THE DATA:

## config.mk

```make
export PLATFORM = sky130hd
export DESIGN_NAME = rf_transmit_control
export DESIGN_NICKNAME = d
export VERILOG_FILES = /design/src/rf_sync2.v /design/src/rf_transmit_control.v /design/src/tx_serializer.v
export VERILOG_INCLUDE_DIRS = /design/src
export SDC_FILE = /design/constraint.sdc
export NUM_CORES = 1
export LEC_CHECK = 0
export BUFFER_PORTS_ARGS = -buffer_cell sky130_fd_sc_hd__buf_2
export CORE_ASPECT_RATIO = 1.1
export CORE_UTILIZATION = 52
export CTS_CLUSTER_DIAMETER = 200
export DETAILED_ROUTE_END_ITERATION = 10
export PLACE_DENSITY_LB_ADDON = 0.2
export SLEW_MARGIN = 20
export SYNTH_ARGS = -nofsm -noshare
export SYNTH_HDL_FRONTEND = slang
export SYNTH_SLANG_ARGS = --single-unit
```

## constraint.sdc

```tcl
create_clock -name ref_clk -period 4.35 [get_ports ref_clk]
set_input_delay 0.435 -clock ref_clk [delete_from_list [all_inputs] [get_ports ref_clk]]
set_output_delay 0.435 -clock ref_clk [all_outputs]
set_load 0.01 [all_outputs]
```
--
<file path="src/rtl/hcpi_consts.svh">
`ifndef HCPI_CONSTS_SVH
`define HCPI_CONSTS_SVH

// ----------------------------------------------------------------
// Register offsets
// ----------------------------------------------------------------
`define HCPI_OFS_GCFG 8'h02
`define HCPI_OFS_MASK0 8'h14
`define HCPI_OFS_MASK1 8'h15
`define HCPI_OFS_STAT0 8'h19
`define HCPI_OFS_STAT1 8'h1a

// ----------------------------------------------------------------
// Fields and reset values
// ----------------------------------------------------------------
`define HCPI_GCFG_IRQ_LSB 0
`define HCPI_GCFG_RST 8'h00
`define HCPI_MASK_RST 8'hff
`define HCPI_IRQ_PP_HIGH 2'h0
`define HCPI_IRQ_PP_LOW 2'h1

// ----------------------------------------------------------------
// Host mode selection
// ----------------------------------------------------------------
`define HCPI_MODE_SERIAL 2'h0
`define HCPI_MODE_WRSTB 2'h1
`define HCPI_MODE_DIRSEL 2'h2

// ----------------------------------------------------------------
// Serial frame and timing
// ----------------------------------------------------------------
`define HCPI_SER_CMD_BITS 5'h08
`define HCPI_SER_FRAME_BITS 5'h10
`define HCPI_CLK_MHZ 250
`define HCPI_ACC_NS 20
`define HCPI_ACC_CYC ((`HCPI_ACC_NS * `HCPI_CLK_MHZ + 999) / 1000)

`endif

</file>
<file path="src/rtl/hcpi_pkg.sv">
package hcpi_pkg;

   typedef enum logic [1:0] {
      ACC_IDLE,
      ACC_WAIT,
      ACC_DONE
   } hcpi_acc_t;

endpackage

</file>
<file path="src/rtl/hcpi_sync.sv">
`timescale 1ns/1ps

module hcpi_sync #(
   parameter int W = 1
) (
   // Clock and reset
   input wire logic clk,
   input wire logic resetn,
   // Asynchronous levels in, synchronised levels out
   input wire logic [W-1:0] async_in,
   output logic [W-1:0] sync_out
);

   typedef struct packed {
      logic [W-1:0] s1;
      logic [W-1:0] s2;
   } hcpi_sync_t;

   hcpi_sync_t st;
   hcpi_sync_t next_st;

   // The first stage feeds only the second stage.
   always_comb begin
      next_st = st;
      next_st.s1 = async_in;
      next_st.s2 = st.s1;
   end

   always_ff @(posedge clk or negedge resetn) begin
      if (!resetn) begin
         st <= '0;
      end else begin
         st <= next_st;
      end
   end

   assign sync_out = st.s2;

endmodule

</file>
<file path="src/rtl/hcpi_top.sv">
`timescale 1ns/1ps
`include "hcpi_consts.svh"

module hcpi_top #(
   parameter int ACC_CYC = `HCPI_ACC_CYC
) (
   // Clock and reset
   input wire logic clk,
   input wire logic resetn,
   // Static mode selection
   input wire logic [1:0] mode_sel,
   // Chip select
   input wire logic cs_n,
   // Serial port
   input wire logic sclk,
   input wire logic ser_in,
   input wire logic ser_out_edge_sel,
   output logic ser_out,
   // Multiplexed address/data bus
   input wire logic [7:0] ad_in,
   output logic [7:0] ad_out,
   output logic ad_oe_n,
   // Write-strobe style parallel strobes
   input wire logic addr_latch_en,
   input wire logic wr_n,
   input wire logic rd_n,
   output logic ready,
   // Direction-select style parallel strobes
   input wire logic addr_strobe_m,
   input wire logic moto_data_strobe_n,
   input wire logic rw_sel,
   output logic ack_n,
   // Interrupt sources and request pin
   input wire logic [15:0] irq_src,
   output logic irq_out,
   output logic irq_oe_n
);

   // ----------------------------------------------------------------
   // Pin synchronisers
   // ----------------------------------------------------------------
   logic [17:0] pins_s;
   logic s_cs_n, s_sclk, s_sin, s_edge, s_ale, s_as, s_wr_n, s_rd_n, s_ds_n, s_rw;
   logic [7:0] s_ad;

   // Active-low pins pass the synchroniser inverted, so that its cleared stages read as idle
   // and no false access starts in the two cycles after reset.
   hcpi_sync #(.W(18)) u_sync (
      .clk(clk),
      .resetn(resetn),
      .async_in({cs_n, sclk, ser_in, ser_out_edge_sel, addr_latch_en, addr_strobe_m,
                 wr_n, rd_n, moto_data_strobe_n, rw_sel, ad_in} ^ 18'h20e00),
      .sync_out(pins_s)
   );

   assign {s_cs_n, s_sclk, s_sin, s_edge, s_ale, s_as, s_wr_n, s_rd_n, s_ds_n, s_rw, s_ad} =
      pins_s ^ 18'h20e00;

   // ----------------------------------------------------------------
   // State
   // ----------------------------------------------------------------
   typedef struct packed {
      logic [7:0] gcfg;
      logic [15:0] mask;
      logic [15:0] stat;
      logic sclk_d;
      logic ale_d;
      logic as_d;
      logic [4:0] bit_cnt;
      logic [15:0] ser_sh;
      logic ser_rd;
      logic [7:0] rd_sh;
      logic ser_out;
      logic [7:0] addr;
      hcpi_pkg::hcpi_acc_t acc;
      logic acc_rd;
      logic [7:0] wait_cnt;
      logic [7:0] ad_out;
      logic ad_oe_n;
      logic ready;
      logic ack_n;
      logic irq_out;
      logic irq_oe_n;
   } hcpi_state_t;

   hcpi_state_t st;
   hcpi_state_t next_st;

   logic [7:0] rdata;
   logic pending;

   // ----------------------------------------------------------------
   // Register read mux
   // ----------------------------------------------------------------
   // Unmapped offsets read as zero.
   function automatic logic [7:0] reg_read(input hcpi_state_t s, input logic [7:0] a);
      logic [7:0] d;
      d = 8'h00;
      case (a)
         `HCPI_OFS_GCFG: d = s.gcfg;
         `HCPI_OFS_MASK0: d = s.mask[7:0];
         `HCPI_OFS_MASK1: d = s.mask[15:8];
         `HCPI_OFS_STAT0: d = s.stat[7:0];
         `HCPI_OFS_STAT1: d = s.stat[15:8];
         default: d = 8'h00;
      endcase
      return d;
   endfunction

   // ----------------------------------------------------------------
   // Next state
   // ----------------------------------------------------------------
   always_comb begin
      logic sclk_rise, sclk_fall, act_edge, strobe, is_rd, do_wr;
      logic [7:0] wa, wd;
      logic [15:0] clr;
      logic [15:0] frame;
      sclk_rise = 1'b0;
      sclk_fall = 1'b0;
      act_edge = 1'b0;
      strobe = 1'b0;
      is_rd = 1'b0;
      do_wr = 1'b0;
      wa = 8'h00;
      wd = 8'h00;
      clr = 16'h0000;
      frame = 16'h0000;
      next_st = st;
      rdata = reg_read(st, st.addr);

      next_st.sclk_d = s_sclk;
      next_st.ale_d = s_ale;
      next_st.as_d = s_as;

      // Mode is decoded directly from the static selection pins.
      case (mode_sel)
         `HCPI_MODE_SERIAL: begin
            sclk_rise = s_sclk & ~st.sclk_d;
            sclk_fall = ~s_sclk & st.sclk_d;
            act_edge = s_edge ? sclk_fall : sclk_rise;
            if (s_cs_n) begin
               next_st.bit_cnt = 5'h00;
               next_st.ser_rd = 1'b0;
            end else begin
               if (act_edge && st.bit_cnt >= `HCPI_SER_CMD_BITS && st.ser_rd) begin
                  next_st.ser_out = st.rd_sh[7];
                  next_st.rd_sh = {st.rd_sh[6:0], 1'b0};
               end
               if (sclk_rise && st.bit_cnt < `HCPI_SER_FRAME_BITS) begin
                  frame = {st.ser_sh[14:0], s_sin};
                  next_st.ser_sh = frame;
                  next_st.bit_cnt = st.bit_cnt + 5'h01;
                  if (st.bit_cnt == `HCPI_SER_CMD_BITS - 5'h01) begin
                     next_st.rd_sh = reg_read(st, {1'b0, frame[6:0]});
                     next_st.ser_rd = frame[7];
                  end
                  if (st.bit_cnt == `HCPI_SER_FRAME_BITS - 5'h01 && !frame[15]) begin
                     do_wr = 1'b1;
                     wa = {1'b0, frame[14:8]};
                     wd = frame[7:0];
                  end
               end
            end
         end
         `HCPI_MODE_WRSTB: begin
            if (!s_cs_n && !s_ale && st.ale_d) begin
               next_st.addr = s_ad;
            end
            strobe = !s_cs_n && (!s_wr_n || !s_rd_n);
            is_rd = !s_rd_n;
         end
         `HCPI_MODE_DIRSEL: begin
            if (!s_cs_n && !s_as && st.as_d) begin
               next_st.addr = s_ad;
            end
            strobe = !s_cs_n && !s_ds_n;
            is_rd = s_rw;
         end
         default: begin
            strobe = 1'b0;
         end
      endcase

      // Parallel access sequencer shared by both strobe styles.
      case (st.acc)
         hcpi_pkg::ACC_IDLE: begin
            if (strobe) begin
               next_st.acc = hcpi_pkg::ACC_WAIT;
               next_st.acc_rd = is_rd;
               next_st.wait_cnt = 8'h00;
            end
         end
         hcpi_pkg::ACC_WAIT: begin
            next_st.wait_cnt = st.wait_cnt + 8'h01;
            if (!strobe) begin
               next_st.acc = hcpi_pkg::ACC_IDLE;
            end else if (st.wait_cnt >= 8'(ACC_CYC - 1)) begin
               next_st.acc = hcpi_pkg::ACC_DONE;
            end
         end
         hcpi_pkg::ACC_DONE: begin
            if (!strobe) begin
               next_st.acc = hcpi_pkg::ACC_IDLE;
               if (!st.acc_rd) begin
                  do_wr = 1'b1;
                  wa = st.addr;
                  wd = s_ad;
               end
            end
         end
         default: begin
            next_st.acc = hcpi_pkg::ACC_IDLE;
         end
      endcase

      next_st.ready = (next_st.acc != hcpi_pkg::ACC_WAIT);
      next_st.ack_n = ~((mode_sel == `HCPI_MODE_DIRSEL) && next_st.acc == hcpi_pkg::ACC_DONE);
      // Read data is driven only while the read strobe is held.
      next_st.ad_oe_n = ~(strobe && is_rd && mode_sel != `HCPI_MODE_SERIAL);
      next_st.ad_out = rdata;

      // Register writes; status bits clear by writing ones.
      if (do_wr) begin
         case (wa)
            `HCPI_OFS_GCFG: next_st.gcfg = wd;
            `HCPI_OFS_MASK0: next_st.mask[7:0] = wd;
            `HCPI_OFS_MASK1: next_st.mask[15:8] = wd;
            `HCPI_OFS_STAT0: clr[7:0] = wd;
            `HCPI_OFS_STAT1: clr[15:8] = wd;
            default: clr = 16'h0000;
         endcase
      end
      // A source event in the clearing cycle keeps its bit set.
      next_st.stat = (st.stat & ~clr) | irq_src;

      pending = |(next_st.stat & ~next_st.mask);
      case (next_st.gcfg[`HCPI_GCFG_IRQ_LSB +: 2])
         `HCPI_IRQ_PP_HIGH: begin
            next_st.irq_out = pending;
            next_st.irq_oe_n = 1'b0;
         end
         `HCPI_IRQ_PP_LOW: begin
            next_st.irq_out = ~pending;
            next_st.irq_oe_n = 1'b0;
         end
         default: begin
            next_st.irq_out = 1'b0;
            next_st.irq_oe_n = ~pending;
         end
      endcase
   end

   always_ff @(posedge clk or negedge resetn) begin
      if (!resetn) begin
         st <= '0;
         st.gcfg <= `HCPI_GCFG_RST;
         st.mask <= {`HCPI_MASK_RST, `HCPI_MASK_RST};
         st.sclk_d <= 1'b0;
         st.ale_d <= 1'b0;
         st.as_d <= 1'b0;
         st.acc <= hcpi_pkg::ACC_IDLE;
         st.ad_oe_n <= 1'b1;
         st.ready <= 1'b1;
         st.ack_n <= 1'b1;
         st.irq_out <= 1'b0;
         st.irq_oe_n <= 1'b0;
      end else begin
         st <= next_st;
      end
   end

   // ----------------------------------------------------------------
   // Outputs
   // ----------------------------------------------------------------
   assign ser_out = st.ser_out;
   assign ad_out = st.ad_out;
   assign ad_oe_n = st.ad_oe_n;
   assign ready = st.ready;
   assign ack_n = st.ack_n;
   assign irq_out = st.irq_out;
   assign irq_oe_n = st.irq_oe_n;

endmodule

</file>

YOUR INSTRUCTIONS: In the data above, find the line that contains "do_wr = 1'b0;" and the line that contains "act_edge = s_edge". Repeat exactly those lines and every line between them, and only those.

WRITTEN REPLY:
      do_wr = 1'b0;
      wa = 8'h00;
      wd = 8'h00;
      clr = 16'h0000;
      frame = 16'h0000;
      next_st = st;
      rdata = reg_read(st, st.addr);

      next_st.sclk_d = s_sclk;
      next_st.ale_d = s_ale;
      next_st.as_d = s_as;

      // Mode is decoded directly from the static selection pins.
      case (mode_sel)
         `HCPI_MODE_SERIAL: begin
            sclk_rise = s_sclk & ~st.sclk_d;
            sclk_fall = ~s_sclk & st.sclk_d;
            act_edge = s_edge ? sclk_fall : sclk_rise;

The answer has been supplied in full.